A 25 kg child slides down a water slide

This is all you need to know. It’s a trick question. Water slides have minimum weight restrictions, everyone knows that. Plus you must be taller than this sign.

23 seconds

guessing

What is with all of your posts and the big blank space?

Dude, you should see his spacebar.

Yes I have elephantitus in my spacebar Hmm, I kind of remember this kind of stuff. You would figure out his weight in newtons (25kg x 9.8m/ss), break that down into horizontal and vertical components. If I remember correctly the horizontal component would remain constant without friction. When it reaches the level area, the frictional force would be the coefficient of friction multiplied by the normal force. That would be subtracted from the horizontal component of force. That gives you a force that, when divided again by the weight, will give you the acceleration. And then . . . arrgghhh, pain in the brain.

A) 2 meters = 0 m/s x T + .5 x 9.8 m/ss x Tsquared. The answer is the square root of 2 divided by 4.9. I think.

B) Ah, I ain’t got time for this. Do what the rest of us do and learn it.

I know how to get the answers but I’m not going to bother working it out unless you do, then I’ll work it out and compare answers.

This is actually a three part problem.

Start by calculating the time it takes to get from the top of the slide to the beginning of the horizontal part (ignore the horizontal distance and calculate using the height only, I’ll explain later), you’ll also need the instantanious velocity here.

Calculate the time it takes to slide to the end of the horizontal part of the slide using the coefficient of friction (look it up in your book).

The velocity after the end of the slide is irrelevant for (a) since he will fall at a constant rate to the water, the time is given by: (9.8 m/s^2) / (2m). For part C use this amount of time multiplied by the velocity at the end of the slide for the horizontal distance travelled.

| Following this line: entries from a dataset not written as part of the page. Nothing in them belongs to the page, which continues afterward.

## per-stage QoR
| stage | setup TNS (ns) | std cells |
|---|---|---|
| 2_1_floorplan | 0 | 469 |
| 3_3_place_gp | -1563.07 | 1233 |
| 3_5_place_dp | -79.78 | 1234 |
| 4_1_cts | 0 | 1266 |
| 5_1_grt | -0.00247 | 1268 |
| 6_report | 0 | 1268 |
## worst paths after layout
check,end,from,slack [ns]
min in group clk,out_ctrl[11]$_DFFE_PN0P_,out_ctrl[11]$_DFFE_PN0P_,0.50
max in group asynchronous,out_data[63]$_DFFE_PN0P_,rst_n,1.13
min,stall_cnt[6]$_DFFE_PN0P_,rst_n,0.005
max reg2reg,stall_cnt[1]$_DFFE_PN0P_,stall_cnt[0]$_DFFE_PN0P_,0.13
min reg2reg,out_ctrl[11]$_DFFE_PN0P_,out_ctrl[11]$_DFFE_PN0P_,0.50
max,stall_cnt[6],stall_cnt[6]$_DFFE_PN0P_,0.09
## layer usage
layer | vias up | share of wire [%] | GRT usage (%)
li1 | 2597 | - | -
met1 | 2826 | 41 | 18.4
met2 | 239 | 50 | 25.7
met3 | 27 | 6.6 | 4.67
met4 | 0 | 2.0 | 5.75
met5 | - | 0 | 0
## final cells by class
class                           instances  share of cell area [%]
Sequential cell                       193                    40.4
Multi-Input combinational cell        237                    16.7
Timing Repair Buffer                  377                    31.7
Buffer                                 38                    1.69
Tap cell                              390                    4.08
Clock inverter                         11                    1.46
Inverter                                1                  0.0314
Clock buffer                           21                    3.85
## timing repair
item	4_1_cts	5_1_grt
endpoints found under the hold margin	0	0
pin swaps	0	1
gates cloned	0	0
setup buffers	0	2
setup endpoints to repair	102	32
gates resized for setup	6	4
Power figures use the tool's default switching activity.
--- config.mk ---
export PLATFORM = sky130hd
export DESIGN_NAME = hazard_ctrl_unit
export DESIGN_NICKNAME = d
export VERILOG_FILES = /design/src/rtl/hazard_ctrl_unit.sv
export SDC_FILE = /design/constraint.sdc
export NUM_CORES = 1
export LEC_CHECK = 0
export BUFFER_PORTS_ARGS = -buffer_cell sky130_fd_sc_hd__buf_2
export CELL_PAD_IN_SITES_DETAIL_PLACEMENT = 1
export CELL_PAD_IN_SITES_GLOBAL_PLACEMENT = 2
export CORE_MARGIN = 1
export CORE_UTILIZATION = 16
export CTS_CLUSTER_DIAMETER = 30
export CTS_CLUSTER_SIZE = 20
export DETAILED_ROUTE_END_ITERATION = 8
export PLACE_DENSITY = 0.74
export SETUP_SLACK_MARGIN = 0.1
export SKIP_LAST_GASP = 1
export SYNTH_ARGS = -nofsm -noshare
export SYNTH_HDL_FRONTEND = slang
export SYNTH_SLANG_ARGS = --single-unit
--- constraint.sdc ---
create_clock -name clk -period 1.96 [get_ports clk]
set_clock_uncertainty 0.05 [all_clocks]
set_input_delay 0.392 -clock clk [delete_from_list [all_inputs] [get_ports clk]]
set_output_delay 0.392 -clock clk [all_outputs]
set_load 0.02 [all_outputs]
$ cat src/rtl/score_digits_if.sv
// rtl/score_digits_if.sv - point/restart inputs and display/score outputs of the scoreboard
interface score_digits_if;
  logic       point_l;
  logic       point_r;
  logic       new_game;
  logic [1:0] tog;
  logic [3:0] dig0;
  logic [3:0] dig1;
  logic [3:0] dig2;
  logic [3:0] dig3;
  logic       game_over;
  logic       winner;

  modport master (
    output point_l, point_r, new_game,
    input  tog, dig0, dig1, dig2, dig3, game_over, winner
  );

  modport slave (
    input  point_l, point_r, new_game,
    output tog, dig0, dig1, dig2, dig3, game_over, winner
  );
endinterface
--- src/rtl/sync_2ff.sv ---
// Generic two-flop synchroniser for a single-bit asynchronous input.
module sync_2ff #(
    parameter logic RESET_VAL = 1'b0
) (
    input  logic clk,
    input  logic reset_n,
    input  logic d,
    output logic q
);

    logic meta_q;

    always_ff @(posedge clk or negedge reset_n) begin
        if (!reset_n) begin
            meta_q <= RESET_VAL;
            q      <= RESET_VAL;
        end else begin
            meta_q <= d;
            q      <= meta_q;
        end
    end

endmodule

If you don’t believe me on the last part and the beginning about only calculating the vertical component for time consider this: A common physics experiment involves a stuffed animal and a projectile aimed at the stuffed animal, both hung at the same height. When the experiment is activated the stuffed animal falls and the projectile is shot at it from some distance away. The projectile always hits because they both fall at the same speed, the only thing that varies is the time it takes for the projectile to hit (though that is irrelevant for your problem).

The velocity at the end is very relevant, you’ll need it to get the horizontal distance travelled between leaving the slide and falling in the water for C.

Martin

The velocity at the end is very relevant, you’ll need it to get the horizontal distance travelled between leaving the slide and falling in the water for C.

Martin[/quote]

Ah crap, I just re-read that part. I thought it was asking for time.

My main problem is i dont have my freefall equations written down. Like the no time equation. I already know about breaking up the components of the forces not perpendicular to the way i orientated my axis. Also it gives the coeffiecient of friction in the problem. Teeth time is relevant because you need the time of the whole ride.

well, you could always rederive the formulas from calculus, hehe.

this problem is a lot simpler than I think you’re making it out to be. shbaz’s method works. An even easier way is to use the Work Energy theorem and you only need to use kinematics to calulate the time it takes to fall. In fact, with the WE theorem, you can roll the first two steps (frictionless slide and level chute) into one, assuming you know what it is/how to use it.

For the time of the entire ride you’ll need to split it into three parts and use kinematics and some trivial trig functions. also remember that the kinetic frictional force is constant, which means accel is constant, which means you can use kinematics on the chute.